──────── Data to examine ────────
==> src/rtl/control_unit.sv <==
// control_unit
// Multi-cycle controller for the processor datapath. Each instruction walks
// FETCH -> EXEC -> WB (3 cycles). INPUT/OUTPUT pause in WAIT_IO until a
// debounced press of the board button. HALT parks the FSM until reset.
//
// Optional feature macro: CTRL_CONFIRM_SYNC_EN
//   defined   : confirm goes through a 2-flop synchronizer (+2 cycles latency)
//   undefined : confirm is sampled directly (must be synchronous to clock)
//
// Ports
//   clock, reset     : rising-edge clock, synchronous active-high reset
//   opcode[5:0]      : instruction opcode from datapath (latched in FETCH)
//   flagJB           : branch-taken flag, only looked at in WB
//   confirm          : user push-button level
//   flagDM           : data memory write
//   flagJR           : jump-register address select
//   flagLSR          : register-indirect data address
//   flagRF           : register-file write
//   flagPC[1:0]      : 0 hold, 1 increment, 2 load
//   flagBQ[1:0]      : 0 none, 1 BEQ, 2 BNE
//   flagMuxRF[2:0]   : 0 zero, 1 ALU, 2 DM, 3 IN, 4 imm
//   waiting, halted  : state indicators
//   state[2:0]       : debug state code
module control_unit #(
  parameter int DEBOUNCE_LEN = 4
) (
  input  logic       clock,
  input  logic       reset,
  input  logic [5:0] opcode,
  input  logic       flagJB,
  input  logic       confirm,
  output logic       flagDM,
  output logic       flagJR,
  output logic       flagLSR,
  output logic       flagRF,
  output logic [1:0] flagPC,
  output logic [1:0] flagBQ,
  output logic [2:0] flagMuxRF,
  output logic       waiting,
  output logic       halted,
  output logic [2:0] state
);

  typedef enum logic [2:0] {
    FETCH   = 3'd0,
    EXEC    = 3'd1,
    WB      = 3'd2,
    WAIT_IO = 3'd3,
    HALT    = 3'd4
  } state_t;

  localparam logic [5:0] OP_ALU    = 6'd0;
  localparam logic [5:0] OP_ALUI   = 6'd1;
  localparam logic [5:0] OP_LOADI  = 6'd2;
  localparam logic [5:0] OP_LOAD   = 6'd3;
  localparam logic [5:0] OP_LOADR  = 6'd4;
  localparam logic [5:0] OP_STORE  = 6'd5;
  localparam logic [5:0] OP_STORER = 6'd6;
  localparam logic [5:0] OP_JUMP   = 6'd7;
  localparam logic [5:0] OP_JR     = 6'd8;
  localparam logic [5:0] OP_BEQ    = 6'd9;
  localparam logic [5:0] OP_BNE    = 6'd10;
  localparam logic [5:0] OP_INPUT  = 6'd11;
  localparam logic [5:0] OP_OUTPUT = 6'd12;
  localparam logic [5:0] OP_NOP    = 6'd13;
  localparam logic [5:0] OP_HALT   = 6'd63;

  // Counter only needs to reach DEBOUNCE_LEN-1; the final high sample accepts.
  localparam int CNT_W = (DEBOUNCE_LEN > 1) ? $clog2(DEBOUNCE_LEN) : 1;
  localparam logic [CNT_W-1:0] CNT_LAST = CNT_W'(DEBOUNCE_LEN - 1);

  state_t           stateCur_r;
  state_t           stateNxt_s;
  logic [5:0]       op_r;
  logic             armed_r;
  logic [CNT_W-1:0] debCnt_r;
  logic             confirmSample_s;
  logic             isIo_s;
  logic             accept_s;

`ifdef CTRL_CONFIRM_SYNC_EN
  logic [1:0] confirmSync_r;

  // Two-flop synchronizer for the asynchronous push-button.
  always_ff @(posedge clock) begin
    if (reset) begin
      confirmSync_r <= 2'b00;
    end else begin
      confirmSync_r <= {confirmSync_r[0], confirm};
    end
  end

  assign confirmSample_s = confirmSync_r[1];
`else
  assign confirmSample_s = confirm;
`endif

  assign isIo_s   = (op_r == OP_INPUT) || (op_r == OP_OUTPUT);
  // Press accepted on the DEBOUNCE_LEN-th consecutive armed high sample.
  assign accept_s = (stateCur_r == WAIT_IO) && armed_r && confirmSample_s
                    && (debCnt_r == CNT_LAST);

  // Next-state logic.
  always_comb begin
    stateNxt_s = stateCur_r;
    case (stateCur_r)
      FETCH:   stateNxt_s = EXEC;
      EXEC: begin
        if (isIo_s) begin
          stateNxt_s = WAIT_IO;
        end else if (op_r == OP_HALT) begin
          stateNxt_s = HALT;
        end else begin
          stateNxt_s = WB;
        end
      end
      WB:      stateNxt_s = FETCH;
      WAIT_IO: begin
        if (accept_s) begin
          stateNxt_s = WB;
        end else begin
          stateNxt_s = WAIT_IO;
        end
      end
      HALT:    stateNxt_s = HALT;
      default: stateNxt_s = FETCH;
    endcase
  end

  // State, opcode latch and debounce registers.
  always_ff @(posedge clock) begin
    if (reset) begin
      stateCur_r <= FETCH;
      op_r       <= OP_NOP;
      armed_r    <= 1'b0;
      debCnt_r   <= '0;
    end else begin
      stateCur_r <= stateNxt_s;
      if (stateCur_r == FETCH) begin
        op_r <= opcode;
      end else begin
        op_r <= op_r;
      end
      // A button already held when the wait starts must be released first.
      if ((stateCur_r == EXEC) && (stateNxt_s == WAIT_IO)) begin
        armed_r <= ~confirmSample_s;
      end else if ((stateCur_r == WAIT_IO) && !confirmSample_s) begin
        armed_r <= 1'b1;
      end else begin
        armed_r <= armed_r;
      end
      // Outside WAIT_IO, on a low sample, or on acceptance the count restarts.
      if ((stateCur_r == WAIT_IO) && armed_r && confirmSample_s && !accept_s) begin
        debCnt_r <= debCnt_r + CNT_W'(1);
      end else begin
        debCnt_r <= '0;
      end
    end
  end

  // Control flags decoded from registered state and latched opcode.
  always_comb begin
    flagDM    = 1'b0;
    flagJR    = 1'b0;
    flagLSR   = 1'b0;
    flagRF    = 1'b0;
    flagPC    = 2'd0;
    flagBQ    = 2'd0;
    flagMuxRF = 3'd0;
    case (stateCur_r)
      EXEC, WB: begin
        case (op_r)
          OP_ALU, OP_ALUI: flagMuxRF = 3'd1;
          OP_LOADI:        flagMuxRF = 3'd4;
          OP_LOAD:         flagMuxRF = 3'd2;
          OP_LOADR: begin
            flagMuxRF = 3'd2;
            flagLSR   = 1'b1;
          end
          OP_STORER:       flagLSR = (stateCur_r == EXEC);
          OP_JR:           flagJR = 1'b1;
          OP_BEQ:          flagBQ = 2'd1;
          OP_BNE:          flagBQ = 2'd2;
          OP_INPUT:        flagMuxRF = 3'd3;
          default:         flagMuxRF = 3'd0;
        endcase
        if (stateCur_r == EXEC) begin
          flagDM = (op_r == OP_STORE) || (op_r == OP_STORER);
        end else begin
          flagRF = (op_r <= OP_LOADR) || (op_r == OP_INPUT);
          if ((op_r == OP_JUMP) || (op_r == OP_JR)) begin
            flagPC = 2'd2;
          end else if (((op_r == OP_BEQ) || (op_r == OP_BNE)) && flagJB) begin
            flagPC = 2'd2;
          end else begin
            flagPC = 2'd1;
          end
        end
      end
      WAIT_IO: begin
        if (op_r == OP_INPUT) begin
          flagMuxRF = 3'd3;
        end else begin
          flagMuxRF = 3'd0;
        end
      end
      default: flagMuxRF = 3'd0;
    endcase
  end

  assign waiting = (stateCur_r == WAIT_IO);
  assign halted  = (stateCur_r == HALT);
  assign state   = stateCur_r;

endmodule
────────
──────── Data to examine ────────
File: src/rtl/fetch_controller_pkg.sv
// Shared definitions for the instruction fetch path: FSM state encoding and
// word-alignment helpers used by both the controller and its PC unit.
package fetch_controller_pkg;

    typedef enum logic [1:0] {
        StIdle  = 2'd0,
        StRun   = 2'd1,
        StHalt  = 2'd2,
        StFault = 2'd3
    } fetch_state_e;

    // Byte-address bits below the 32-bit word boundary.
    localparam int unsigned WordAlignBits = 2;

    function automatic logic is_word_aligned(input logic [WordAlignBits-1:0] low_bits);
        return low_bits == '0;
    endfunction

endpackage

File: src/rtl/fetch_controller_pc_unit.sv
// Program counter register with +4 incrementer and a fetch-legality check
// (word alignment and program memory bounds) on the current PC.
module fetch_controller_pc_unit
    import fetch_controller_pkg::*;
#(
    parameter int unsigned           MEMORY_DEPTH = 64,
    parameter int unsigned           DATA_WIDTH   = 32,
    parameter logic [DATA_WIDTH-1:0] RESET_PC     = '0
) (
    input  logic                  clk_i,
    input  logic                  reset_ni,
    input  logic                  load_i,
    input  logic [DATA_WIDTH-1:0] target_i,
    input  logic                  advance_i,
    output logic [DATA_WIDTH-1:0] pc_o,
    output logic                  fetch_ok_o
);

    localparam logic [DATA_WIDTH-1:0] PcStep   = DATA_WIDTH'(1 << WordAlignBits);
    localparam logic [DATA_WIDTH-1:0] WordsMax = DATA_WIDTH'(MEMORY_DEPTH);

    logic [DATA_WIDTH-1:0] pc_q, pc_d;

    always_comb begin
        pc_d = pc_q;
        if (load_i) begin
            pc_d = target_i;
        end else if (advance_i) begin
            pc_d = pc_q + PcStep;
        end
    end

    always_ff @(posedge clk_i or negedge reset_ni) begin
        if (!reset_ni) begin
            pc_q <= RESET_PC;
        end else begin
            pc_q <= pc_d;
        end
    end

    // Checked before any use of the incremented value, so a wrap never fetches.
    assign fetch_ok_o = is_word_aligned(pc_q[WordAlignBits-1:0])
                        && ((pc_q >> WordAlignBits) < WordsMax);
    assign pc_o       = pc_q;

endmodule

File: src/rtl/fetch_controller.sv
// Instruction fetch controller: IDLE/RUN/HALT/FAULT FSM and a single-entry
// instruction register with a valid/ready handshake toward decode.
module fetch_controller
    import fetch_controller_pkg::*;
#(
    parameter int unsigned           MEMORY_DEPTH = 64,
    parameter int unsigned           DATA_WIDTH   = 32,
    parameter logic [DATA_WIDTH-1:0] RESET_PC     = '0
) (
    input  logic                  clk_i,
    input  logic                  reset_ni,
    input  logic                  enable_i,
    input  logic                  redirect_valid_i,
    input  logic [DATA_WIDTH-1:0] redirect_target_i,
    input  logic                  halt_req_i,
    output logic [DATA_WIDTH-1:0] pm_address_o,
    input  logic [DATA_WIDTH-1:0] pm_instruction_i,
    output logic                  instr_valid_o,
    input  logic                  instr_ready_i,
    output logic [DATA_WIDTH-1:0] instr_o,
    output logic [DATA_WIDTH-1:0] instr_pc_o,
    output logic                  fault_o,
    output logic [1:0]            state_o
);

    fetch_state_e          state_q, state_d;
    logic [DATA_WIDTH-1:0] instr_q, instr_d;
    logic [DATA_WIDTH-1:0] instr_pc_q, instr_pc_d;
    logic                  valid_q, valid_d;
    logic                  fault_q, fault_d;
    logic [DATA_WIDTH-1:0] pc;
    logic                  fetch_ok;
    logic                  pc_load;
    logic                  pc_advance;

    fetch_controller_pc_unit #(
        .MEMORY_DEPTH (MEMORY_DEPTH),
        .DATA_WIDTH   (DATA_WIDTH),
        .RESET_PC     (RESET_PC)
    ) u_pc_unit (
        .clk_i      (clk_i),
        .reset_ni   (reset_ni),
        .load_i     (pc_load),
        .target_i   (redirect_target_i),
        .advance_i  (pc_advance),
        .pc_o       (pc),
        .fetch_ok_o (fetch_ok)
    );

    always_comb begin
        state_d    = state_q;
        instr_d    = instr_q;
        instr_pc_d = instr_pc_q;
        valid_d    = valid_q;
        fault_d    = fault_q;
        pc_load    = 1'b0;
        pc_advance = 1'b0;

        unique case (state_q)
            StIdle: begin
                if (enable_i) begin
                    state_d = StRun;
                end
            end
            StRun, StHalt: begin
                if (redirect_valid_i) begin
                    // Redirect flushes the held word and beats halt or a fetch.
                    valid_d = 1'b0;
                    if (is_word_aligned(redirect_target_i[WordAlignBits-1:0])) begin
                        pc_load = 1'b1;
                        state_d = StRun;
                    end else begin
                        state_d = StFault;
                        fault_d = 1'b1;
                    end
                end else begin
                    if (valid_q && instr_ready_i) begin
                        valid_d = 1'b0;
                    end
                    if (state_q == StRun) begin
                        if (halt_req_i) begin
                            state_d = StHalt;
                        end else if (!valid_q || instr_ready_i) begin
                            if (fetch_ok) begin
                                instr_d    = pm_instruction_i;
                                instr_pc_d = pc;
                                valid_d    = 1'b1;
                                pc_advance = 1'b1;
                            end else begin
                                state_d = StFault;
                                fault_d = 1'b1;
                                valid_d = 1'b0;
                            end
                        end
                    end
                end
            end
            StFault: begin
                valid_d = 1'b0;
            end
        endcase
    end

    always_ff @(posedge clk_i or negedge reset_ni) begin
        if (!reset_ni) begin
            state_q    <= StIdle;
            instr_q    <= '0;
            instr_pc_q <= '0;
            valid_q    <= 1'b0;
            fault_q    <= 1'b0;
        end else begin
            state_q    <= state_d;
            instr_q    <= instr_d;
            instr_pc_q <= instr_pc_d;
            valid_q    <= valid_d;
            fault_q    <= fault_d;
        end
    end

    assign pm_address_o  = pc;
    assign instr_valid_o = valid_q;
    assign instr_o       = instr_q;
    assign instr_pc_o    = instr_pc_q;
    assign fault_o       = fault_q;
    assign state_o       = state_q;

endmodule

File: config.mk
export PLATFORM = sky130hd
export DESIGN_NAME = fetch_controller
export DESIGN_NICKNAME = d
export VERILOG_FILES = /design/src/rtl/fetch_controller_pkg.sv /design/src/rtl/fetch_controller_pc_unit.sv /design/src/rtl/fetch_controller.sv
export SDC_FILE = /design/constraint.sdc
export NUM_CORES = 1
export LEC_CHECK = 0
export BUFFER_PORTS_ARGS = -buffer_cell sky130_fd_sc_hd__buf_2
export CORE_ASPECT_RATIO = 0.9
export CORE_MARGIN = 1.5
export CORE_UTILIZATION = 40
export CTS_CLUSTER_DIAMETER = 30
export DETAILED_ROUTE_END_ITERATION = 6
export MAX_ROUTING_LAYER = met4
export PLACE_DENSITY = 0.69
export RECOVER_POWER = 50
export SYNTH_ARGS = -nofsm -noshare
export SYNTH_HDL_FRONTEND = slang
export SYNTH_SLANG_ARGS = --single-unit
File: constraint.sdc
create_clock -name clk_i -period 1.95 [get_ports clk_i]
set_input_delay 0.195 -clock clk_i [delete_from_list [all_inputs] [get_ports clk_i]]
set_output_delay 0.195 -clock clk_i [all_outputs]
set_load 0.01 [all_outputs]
────────
**Task instructions:**
Please go through the data and copy each line containing the word "flagPC".

**Response:**
//   flagPC[1:0]      : 0 hold, 1 increment, 2 load
  output logic [1:0] flagPC,
    flagPC    = 2'd0;
            flagPC = 2'd2;
            flagPC = 2'd2;
            flagPC = 2'd1;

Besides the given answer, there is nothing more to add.